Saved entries
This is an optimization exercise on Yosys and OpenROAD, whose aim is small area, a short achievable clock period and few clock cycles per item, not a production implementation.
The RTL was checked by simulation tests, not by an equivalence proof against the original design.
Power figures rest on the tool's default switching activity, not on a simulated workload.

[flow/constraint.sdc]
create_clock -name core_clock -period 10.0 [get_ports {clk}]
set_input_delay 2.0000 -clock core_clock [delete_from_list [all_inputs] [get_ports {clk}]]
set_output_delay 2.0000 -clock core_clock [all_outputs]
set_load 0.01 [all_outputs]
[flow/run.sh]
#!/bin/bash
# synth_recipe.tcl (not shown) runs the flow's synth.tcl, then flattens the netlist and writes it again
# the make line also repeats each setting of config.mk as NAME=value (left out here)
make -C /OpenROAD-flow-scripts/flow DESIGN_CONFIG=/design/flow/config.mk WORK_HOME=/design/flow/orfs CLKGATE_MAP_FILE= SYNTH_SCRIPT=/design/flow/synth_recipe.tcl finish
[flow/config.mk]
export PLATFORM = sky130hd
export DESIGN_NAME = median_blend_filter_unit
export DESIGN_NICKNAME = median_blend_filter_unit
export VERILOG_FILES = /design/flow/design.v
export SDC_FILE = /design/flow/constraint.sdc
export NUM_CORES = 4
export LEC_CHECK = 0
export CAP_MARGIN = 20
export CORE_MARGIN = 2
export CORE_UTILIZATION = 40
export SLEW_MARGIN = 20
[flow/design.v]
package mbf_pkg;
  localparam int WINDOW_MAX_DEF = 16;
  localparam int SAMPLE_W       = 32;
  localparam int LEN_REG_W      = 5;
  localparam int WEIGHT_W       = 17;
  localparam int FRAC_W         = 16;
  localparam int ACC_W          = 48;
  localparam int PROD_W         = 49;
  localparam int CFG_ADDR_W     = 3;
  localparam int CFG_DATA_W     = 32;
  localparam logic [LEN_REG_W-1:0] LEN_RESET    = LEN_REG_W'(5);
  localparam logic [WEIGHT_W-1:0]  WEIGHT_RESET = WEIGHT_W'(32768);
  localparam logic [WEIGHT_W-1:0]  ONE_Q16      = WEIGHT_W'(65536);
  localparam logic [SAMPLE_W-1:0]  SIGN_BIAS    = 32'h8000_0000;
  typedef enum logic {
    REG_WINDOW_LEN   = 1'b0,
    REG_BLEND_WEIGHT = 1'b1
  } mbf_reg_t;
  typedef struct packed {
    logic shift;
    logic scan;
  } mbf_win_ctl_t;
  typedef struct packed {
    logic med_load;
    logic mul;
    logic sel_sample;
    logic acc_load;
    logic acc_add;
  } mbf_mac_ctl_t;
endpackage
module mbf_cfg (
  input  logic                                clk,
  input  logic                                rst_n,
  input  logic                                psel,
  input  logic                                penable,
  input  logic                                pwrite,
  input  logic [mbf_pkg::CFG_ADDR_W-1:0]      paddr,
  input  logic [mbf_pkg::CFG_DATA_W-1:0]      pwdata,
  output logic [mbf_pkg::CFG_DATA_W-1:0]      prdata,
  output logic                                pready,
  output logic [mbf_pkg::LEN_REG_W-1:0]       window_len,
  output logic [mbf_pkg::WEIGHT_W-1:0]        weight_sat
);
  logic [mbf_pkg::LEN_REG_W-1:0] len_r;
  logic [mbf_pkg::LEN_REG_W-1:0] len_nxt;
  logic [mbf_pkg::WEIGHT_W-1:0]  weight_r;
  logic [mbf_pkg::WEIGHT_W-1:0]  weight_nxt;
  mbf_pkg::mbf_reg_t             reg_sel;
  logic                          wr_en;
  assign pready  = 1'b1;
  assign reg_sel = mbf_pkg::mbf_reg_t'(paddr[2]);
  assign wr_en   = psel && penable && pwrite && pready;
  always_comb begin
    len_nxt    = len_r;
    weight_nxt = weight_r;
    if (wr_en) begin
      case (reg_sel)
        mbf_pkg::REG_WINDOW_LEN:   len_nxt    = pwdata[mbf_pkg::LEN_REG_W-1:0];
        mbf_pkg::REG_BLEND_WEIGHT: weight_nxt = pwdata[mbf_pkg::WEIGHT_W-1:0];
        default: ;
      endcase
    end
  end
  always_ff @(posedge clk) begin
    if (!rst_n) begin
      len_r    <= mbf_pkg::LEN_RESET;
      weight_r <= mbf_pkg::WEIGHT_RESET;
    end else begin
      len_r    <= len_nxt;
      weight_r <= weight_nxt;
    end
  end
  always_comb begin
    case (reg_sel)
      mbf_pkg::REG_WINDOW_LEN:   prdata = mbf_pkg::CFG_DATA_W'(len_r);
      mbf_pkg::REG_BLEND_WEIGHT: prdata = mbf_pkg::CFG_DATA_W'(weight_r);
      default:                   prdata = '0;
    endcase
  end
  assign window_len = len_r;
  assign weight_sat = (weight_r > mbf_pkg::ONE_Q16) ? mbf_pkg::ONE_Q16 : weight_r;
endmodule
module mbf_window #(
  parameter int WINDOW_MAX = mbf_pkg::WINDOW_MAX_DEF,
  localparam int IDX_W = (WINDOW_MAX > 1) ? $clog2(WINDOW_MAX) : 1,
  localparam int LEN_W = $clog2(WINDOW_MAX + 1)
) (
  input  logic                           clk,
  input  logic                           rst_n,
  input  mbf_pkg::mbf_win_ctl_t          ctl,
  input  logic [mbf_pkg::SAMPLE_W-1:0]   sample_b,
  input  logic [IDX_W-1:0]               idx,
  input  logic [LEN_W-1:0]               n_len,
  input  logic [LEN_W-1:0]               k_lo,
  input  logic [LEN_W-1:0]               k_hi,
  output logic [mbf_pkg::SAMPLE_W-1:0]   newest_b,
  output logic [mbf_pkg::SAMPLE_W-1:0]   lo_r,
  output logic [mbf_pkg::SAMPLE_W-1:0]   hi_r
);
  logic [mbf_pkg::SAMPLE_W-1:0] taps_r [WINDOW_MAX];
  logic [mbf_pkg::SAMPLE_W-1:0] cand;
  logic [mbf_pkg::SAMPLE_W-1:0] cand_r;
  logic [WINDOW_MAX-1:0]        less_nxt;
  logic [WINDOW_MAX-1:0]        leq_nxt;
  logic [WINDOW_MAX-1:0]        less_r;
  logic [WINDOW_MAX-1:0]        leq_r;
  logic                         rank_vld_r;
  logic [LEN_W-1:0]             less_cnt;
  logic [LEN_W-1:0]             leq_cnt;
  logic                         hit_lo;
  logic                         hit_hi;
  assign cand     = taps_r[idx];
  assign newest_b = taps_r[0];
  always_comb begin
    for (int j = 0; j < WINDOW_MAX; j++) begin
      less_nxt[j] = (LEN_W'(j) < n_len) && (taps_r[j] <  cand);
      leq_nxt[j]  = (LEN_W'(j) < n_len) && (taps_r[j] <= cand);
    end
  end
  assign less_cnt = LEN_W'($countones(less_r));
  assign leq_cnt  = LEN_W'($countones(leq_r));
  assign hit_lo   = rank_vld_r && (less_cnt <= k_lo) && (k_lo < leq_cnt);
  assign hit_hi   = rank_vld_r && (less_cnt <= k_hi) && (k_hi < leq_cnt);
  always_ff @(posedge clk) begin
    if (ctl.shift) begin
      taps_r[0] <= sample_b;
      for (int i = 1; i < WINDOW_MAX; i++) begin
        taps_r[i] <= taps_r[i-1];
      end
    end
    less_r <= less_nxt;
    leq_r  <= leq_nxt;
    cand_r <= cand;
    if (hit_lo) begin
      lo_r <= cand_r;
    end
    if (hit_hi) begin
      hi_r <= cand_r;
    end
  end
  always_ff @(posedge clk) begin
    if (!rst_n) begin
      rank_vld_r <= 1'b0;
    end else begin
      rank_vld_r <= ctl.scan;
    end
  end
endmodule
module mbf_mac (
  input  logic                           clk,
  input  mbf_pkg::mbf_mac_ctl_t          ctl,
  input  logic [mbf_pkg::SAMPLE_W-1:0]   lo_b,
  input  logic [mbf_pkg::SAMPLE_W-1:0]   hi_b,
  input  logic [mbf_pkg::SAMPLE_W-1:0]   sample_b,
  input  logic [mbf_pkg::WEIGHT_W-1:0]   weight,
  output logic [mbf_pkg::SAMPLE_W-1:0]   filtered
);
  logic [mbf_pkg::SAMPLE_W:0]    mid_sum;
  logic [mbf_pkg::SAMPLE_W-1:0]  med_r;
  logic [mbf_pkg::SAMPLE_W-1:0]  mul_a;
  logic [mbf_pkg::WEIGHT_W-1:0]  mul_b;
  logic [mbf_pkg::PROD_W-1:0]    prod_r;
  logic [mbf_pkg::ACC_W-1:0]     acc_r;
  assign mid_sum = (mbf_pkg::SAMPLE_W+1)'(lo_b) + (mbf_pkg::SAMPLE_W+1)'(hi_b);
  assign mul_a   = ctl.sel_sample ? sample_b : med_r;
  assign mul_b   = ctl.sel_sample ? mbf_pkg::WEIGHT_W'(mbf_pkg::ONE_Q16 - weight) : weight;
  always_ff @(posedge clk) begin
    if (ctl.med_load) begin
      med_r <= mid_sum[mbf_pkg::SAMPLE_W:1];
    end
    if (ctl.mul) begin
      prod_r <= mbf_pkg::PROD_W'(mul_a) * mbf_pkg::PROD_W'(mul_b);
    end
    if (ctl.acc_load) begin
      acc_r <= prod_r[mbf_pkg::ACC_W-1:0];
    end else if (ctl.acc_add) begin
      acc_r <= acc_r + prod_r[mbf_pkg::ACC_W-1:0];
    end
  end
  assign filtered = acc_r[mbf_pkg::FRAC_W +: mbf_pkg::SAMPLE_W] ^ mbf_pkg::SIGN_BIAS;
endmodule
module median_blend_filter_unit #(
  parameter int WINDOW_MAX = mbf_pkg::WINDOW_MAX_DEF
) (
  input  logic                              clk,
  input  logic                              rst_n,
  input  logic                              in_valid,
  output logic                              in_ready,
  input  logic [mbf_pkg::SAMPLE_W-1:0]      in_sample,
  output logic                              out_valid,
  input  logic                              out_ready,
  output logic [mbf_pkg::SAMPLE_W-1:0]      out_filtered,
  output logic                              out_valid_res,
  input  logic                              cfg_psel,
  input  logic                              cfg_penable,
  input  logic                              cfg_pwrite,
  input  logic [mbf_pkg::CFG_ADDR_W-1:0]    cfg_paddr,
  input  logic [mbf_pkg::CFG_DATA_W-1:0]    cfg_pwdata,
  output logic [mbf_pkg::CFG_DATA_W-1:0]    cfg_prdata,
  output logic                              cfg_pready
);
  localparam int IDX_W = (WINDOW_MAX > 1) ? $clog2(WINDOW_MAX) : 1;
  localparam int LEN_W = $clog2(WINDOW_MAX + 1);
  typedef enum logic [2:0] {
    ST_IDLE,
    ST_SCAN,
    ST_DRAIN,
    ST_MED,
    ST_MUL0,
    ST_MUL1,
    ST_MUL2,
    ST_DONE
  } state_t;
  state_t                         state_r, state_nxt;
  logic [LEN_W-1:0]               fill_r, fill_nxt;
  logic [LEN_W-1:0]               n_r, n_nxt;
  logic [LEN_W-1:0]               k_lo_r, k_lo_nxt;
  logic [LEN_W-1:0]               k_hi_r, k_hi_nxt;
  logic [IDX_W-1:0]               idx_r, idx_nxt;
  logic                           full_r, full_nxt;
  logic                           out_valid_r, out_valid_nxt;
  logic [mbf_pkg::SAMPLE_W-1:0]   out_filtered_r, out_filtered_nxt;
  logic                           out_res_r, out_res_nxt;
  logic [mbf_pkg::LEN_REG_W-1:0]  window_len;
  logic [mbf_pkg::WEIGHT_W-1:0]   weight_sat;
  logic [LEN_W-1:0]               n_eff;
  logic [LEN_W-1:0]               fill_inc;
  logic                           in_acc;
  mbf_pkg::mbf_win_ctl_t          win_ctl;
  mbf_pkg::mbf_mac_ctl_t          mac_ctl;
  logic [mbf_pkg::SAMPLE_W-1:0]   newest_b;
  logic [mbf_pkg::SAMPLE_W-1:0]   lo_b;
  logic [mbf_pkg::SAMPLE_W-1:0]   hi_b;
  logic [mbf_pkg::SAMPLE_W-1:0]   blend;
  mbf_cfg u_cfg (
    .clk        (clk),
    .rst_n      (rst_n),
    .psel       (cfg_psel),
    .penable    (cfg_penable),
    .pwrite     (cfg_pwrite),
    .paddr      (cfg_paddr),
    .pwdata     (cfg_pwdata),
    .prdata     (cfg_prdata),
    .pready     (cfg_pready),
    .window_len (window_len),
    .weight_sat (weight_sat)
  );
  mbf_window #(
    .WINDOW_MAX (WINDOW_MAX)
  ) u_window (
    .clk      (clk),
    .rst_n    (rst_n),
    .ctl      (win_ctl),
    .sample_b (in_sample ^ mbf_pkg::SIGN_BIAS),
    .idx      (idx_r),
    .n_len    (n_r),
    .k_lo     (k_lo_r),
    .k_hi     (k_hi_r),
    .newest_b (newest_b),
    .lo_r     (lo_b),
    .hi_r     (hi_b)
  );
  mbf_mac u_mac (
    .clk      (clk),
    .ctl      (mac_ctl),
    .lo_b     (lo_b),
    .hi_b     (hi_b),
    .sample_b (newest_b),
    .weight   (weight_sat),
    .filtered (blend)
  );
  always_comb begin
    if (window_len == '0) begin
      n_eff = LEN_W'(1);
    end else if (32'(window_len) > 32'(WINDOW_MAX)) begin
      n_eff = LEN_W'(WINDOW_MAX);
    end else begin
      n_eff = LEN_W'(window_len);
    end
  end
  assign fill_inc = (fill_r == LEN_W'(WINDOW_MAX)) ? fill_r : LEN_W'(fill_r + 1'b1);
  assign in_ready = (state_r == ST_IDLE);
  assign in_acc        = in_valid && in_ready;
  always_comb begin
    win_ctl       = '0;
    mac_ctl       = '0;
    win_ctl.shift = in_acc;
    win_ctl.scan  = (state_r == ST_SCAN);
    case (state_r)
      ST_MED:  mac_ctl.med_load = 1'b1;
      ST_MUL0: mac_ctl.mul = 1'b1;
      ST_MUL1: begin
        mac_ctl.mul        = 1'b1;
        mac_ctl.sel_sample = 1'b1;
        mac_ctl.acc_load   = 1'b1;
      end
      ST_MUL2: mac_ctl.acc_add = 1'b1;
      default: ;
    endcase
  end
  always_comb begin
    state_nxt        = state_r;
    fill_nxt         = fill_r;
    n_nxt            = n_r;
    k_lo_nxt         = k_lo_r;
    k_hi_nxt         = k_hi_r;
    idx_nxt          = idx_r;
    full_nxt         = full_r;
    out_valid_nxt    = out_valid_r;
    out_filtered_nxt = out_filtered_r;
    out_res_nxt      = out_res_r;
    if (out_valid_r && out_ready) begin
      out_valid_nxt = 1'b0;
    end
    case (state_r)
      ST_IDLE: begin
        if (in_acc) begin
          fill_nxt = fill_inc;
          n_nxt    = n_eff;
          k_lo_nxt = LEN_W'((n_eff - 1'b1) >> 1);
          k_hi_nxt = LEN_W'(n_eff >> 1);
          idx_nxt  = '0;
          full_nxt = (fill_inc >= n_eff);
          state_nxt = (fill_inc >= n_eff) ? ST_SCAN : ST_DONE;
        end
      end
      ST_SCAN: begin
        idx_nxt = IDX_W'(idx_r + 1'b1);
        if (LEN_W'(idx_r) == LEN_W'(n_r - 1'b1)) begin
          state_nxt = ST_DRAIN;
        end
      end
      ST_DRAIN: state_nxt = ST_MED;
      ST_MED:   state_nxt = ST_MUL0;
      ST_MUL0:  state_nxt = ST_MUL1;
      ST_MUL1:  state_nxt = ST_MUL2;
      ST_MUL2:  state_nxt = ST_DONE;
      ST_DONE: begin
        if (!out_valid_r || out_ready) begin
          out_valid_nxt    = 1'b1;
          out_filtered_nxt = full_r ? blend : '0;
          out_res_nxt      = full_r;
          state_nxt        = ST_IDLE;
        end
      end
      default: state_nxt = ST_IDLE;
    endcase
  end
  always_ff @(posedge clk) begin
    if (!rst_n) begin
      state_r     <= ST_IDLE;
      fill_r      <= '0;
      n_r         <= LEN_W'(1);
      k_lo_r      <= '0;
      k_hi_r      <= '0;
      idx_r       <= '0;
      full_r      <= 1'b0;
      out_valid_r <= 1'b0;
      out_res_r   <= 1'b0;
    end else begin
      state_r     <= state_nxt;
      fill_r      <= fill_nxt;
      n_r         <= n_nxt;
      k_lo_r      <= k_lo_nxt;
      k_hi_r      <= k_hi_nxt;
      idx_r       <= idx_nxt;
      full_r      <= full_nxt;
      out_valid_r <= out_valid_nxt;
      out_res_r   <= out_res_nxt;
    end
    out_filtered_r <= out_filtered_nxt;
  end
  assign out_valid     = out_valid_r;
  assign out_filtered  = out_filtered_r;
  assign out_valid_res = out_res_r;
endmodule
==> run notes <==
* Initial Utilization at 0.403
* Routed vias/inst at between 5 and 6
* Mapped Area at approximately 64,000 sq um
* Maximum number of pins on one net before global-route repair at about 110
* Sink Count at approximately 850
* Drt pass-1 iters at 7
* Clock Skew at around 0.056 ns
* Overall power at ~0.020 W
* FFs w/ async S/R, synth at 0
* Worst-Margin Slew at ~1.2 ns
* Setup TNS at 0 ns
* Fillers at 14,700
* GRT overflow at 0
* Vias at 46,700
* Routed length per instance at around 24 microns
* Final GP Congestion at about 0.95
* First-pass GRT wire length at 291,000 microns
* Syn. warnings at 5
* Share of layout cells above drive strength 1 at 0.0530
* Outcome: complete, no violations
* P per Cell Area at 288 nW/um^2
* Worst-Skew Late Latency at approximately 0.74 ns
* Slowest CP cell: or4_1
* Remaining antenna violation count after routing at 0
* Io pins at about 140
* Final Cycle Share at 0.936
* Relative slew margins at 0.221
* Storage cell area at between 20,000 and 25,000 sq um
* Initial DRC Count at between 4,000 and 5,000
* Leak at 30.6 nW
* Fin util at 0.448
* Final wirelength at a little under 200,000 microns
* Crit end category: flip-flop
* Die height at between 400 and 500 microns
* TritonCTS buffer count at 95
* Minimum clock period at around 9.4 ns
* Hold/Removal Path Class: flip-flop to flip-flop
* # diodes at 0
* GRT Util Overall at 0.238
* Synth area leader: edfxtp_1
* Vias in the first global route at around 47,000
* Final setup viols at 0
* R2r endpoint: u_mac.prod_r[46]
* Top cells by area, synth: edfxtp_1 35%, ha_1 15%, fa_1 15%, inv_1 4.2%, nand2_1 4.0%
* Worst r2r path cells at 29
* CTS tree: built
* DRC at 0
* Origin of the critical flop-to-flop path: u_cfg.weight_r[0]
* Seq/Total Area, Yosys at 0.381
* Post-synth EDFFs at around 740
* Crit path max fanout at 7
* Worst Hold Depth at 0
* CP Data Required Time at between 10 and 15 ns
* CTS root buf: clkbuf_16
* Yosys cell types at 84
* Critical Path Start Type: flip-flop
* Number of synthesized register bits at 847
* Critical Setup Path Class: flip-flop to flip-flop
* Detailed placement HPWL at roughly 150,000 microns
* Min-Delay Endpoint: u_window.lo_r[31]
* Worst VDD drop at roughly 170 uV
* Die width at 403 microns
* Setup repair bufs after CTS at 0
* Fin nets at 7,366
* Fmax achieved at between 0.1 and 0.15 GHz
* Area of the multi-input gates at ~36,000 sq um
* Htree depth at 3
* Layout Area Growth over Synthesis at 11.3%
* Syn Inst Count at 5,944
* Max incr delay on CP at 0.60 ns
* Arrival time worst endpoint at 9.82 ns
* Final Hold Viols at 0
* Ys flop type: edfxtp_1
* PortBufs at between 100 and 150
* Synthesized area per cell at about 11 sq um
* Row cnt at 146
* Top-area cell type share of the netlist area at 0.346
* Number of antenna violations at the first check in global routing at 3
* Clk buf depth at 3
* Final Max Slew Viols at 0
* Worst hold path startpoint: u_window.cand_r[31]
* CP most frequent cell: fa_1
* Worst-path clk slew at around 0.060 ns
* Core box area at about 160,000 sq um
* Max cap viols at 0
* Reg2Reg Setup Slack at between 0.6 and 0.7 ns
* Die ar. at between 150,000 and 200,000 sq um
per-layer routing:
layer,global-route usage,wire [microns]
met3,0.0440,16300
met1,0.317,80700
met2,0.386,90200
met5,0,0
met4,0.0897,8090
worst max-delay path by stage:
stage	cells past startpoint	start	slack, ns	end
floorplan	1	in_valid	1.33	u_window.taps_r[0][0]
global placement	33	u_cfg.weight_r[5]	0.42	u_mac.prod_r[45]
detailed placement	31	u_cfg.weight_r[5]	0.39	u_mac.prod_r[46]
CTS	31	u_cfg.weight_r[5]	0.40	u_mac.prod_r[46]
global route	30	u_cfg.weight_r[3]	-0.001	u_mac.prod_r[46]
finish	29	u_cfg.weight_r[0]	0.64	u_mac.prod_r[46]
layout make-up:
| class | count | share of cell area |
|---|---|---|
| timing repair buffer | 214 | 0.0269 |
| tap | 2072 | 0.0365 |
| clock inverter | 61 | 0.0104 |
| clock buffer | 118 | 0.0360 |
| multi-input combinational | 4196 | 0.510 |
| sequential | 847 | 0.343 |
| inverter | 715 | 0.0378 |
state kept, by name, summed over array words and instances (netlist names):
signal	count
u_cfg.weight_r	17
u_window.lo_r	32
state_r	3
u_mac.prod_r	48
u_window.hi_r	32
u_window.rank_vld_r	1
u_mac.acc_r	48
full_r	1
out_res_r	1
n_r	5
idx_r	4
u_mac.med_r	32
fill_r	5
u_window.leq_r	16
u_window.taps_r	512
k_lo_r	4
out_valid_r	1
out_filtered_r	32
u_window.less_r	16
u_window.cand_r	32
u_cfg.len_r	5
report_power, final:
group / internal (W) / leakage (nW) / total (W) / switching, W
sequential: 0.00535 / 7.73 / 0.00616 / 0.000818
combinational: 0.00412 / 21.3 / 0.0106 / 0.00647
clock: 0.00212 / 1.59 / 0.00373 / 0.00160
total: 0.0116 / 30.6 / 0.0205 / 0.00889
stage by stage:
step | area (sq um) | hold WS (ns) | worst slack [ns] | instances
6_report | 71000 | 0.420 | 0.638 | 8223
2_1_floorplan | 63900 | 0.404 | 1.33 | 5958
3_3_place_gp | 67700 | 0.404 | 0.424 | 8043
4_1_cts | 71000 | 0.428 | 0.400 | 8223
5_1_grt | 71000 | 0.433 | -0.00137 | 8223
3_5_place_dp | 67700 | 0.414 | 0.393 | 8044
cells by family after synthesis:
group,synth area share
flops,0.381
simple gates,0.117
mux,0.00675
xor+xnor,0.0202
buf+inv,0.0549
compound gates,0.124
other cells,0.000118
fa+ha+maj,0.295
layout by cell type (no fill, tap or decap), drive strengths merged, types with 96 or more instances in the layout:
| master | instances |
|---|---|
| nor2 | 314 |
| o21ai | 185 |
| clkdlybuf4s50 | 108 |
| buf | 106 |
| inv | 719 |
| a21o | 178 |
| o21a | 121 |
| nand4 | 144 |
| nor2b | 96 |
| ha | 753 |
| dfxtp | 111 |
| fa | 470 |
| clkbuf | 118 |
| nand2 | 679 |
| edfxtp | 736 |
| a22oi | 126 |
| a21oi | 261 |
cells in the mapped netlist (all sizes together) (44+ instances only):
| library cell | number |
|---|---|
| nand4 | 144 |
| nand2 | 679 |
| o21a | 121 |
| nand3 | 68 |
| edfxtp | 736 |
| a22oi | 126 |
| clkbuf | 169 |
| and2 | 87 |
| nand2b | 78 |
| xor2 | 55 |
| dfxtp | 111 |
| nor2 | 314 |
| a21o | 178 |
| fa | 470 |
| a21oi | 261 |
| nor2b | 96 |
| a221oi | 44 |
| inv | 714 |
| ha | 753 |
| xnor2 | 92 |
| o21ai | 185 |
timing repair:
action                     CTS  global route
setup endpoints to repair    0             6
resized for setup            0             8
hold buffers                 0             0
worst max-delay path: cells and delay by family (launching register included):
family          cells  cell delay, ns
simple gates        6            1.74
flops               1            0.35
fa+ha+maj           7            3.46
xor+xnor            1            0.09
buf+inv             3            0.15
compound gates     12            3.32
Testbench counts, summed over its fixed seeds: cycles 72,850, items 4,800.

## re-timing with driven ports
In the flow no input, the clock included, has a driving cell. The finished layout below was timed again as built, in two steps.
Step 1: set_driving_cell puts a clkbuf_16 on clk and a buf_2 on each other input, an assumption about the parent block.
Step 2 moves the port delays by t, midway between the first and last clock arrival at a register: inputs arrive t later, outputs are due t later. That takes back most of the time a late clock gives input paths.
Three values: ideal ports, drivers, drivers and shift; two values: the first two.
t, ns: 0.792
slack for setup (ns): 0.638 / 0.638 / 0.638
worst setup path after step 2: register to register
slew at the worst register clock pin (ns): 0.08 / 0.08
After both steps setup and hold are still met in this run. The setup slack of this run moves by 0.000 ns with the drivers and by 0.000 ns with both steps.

→ Instructions for the task
Using the data above, print exactly the lines from the line that contains "default: state_nxt = ST_IDLE;" through the line that contains "under 200,000 microns", with both included.

→ Answer to the exercise
      default: state_nxt = ST_IDLE;
    endcase
  end
  always_ff @(posedge clk) begin
    if (!rst_n) begin
      state_r     <= ST_IDLE;
      fill_r      <= '0;
      n_r         <= LEN_W'(1);
      k_lo_r      <= '0;
      k_hi_r      <= '0;
      idx_r       <= '0;
      full_r      <= 1'b0;
      out_valid_r <= 1'b0;
      out_res_r   <= 1'b0;
    end else begin
      state_r     <= state_nxt;
      fill_r      <= fill_nxt;
      n_r         <= n_nxt;
      k_lo_r      <= k_lo_nxt;
      k_hi_r      <= k_hi_nxt;
      idx_r       <= idx_nxt;
      full_r      <= full_nxt;
      out_valid_r <= out_valid_nxt;
      out_res_r   <= out_res_nxt;
    end
    out_filtered_r <= out_filtered_nxt;
  end
  assign out_valid     = out_valid_r;
  assign out_filtered  = out_filtered_r;
  assign out_valid_res = out_res_r;
endmodule
==> run notes <==
* Initial Utilization at 0.403
* Routed vias/inst at between 5 and 6
* Mapped Area at approximately 64,000 sq um
* Maximum number of pins on one net before global-route repair at about 110
* Sink Count at approximately 850
* Drt pass-1 iters at 7
* Clock Skew at around 0.056 ns
* Overall power at ~0.020 W
* FFs w/ async S/R, synth at 0
* Worst-Margin Slew at ~1.2 ns
* Setup TNS at 0 ns
* Fillers at 14,700
* GRT overflow at 0
* Vias at 46,700
* Routed length per instance at around 24 microns
* Final GP Congestion at about 0.95
* First-pass GRT wire length at 291,000 microns
* Syn. warnings at 5
* Share of layout cells above drive strength 1 at 0.0530
* Outcome: complete, no violations
* P per Cell Area at 288 nW/um^2
* Worst-Skew Late Latency at approximately 0.74 ns
* Slowest CP cell: or4_1
* Remaining antenna violation count after routing at 0
* Io pins at about 140
* Final Cycle Share at 0.936
* Relative slew margins at 0.221
* Storage cell area at between 20,000 and 25,000 sq um
* Initial DRC Count at between 4,000 and 5,000
* Leak at 30.6 nW
* Fin util at 0.448
* Final wirelength at a little under 200,000 microns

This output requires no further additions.